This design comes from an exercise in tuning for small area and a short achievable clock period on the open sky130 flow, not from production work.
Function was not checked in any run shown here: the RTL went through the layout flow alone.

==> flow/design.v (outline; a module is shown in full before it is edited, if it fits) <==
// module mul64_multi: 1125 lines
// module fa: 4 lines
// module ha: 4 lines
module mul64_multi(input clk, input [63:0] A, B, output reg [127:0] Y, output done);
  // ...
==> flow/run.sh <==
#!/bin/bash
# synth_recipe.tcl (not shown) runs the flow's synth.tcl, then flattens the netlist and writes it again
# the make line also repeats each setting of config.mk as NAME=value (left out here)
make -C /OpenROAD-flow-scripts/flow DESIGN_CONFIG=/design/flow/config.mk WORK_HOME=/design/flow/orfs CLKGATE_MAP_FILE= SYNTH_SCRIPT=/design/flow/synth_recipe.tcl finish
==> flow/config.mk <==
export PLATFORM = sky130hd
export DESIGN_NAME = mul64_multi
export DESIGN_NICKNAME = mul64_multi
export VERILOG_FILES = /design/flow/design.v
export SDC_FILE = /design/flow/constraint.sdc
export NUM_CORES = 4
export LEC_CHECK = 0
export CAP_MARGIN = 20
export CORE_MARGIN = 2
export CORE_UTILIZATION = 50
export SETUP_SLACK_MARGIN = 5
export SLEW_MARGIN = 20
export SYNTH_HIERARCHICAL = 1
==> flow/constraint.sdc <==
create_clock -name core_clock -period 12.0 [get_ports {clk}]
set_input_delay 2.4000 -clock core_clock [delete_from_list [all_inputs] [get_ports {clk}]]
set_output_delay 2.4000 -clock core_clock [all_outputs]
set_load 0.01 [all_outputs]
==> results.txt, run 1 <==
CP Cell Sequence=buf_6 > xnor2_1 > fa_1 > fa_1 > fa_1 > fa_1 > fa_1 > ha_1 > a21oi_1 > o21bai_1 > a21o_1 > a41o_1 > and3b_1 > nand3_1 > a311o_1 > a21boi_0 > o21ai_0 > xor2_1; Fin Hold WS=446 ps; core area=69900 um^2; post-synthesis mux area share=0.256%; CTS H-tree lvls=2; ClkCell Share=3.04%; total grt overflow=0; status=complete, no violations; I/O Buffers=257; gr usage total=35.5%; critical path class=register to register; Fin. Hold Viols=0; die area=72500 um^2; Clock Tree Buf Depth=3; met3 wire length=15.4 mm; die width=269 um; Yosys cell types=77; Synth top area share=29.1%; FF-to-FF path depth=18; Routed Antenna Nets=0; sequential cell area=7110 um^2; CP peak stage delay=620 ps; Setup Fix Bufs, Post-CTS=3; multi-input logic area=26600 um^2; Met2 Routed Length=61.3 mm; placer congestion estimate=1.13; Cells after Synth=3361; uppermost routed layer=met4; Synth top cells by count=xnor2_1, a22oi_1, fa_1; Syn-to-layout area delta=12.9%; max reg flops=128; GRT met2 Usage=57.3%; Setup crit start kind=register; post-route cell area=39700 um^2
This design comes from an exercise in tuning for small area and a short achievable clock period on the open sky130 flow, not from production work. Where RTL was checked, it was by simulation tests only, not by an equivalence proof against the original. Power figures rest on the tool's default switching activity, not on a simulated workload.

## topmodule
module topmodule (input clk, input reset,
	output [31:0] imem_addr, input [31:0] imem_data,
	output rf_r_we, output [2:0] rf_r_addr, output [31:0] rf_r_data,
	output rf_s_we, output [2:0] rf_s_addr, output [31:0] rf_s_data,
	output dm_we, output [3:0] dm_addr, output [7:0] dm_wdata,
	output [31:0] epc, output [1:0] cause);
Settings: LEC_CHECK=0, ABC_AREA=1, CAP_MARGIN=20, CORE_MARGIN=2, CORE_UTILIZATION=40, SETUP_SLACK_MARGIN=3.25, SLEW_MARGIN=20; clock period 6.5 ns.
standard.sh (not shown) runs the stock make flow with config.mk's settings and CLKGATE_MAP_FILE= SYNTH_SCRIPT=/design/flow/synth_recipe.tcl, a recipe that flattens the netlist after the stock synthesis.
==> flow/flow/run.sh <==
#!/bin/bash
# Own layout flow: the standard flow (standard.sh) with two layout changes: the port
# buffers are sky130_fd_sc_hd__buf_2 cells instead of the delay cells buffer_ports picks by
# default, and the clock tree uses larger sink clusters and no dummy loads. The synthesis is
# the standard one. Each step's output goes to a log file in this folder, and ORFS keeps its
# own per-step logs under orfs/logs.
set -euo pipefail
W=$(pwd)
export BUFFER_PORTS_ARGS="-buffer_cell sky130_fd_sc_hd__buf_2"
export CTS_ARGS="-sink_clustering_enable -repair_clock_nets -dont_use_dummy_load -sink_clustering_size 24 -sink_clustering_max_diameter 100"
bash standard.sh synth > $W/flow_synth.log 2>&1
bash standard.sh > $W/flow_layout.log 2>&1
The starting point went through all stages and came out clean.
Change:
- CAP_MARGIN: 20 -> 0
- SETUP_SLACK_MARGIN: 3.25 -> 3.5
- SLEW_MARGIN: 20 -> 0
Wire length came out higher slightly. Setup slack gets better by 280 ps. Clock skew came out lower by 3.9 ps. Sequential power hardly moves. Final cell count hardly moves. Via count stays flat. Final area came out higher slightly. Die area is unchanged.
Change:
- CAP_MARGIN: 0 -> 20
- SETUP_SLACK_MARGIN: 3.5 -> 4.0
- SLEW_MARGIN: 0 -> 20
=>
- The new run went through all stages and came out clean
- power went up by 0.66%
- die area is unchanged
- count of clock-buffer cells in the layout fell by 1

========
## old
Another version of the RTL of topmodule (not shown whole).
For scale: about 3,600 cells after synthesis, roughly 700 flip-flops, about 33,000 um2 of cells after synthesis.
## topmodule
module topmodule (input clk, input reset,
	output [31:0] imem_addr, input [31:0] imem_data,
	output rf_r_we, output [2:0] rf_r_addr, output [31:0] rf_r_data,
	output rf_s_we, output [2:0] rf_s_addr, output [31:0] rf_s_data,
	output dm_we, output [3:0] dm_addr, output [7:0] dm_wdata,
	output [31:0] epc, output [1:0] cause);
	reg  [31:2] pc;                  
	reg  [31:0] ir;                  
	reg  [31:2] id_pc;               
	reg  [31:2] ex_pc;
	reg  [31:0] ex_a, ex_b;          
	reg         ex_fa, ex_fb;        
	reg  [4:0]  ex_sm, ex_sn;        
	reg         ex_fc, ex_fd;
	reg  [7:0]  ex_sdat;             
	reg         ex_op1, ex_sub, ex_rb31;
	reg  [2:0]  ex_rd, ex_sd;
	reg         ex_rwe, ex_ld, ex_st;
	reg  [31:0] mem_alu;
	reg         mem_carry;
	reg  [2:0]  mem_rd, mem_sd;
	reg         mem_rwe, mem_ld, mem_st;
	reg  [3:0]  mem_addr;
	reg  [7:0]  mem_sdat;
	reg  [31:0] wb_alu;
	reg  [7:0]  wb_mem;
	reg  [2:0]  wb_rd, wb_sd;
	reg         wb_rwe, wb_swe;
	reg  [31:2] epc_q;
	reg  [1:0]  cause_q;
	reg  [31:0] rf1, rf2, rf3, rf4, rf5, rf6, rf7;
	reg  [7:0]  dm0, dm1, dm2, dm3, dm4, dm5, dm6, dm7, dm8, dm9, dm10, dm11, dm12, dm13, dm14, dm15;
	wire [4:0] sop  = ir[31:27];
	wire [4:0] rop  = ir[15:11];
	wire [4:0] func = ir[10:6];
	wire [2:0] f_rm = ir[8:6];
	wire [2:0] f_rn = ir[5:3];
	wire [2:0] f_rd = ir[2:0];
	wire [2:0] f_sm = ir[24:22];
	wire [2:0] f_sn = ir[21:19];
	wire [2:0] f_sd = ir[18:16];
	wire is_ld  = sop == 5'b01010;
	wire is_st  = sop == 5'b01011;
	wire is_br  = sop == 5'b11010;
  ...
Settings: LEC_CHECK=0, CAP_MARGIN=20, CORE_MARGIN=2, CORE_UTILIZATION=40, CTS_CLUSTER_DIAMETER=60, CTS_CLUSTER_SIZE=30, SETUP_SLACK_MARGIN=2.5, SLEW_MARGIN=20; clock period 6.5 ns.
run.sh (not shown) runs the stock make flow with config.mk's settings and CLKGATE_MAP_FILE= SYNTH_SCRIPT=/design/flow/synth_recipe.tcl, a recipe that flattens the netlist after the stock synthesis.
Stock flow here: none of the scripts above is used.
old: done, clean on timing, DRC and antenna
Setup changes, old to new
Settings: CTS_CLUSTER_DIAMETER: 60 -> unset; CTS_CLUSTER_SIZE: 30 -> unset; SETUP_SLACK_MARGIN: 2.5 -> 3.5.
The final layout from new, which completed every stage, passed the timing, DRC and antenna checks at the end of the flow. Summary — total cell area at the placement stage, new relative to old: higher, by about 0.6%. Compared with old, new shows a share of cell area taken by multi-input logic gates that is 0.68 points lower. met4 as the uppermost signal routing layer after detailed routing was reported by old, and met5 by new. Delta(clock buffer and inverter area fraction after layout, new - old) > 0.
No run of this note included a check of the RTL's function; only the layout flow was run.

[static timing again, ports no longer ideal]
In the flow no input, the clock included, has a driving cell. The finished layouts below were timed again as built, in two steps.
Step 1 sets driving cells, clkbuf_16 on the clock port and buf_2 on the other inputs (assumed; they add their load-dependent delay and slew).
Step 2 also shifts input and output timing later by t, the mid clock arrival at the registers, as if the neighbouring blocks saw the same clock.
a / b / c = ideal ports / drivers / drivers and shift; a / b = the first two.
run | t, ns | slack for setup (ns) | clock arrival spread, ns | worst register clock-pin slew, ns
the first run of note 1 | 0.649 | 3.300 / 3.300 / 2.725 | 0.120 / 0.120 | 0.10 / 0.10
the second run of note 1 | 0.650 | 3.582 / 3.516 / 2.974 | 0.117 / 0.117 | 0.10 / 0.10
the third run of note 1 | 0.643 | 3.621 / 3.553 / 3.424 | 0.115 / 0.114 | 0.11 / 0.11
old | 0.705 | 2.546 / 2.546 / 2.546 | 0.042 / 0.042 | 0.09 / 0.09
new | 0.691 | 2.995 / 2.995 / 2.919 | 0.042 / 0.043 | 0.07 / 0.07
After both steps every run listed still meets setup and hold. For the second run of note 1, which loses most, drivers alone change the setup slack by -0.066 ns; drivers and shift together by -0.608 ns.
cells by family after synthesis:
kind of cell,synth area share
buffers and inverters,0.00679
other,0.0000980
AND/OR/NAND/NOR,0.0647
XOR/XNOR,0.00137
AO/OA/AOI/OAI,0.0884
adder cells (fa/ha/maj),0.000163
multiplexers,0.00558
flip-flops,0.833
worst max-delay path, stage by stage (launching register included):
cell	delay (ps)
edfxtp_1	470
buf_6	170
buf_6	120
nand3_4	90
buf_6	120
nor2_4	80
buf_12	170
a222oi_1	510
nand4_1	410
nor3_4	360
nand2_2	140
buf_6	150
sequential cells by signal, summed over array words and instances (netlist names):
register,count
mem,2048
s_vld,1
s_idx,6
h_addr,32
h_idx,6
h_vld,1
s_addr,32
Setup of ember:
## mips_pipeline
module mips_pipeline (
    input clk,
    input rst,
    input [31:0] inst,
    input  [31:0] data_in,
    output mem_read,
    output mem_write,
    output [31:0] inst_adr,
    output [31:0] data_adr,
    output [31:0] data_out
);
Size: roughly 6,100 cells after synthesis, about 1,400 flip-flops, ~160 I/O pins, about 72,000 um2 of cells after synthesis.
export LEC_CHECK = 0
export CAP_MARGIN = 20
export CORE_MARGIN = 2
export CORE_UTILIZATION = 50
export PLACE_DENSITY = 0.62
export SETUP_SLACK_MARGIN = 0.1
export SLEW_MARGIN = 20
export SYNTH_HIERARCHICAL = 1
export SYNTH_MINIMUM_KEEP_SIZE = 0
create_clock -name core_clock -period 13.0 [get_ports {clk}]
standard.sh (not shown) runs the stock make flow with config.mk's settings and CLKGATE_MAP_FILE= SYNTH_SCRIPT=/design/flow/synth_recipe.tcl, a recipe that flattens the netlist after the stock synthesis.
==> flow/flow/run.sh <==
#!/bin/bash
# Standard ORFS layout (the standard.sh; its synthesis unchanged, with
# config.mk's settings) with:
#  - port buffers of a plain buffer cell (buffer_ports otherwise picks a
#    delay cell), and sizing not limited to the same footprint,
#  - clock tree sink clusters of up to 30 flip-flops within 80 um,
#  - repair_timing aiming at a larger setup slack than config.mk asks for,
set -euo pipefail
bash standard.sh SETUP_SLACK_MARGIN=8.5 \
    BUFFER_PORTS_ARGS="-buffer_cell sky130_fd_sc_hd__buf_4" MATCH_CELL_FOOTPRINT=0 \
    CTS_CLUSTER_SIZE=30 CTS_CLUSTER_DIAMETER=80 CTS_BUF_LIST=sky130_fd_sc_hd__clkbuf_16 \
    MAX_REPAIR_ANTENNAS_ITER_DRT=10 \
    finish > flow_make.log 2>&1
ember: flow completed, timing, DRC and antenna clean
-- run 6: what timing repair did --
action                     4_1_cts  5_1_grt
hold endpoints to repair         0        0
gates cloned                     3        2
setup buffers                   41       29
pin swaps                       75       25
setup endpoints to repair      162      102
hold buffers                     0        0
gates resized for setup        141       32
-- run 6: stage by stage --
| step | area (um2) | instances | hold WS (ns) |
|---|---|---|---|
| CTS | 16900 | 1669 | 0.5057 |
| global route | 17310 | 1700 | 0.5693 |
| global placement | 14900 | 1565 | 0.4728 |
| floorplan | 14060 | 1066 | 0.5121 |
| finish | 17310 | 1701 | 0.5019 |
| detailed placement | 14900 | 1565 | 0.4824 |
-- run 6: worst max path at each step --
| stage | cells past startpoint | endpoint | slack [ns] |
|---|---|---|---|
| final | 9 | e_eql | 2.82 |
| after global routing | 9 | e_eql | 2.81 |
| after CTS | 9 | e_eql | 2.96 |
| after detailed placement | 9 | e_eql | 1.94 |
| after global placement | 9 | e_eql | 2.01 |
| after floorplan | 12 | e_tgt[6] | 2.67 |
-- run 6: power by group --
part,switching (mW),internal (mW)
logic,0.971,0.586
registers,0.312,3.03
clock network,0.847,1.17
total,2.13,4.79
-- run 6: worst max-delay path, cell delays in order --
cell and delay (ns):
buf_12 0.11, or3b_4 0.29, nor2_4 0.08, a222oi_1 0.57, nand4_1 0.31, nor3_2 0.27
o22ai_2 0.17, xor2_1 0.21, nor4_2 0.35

◆ ◆ ◆ ◆

**What the task requires**: Retype the records above, but only those lines that fall between the line containing "hold endpoints to" and the line containing "1565 | 0.4728 |", with both of those lines included, exactly as written.

**Task solution**:
hold endpoints to repair         0        0
gates cloned                     3        2
setup buffers                   41       29
pin swaps                       75       25
setup endpoints to repair      162      102
hold buffers                     0        0
gates resized for setup        141       32
-- run 6: stage by stage --
| step | area (um2) | instances | hold WS (ns) |
|---|---|---|---|
| CTS | 16900 | 1669 | 0.5057 |
| global route | 17310 | 1700 | 0.5693 |
| global placement | 14900 | 1565 | 0.4728 |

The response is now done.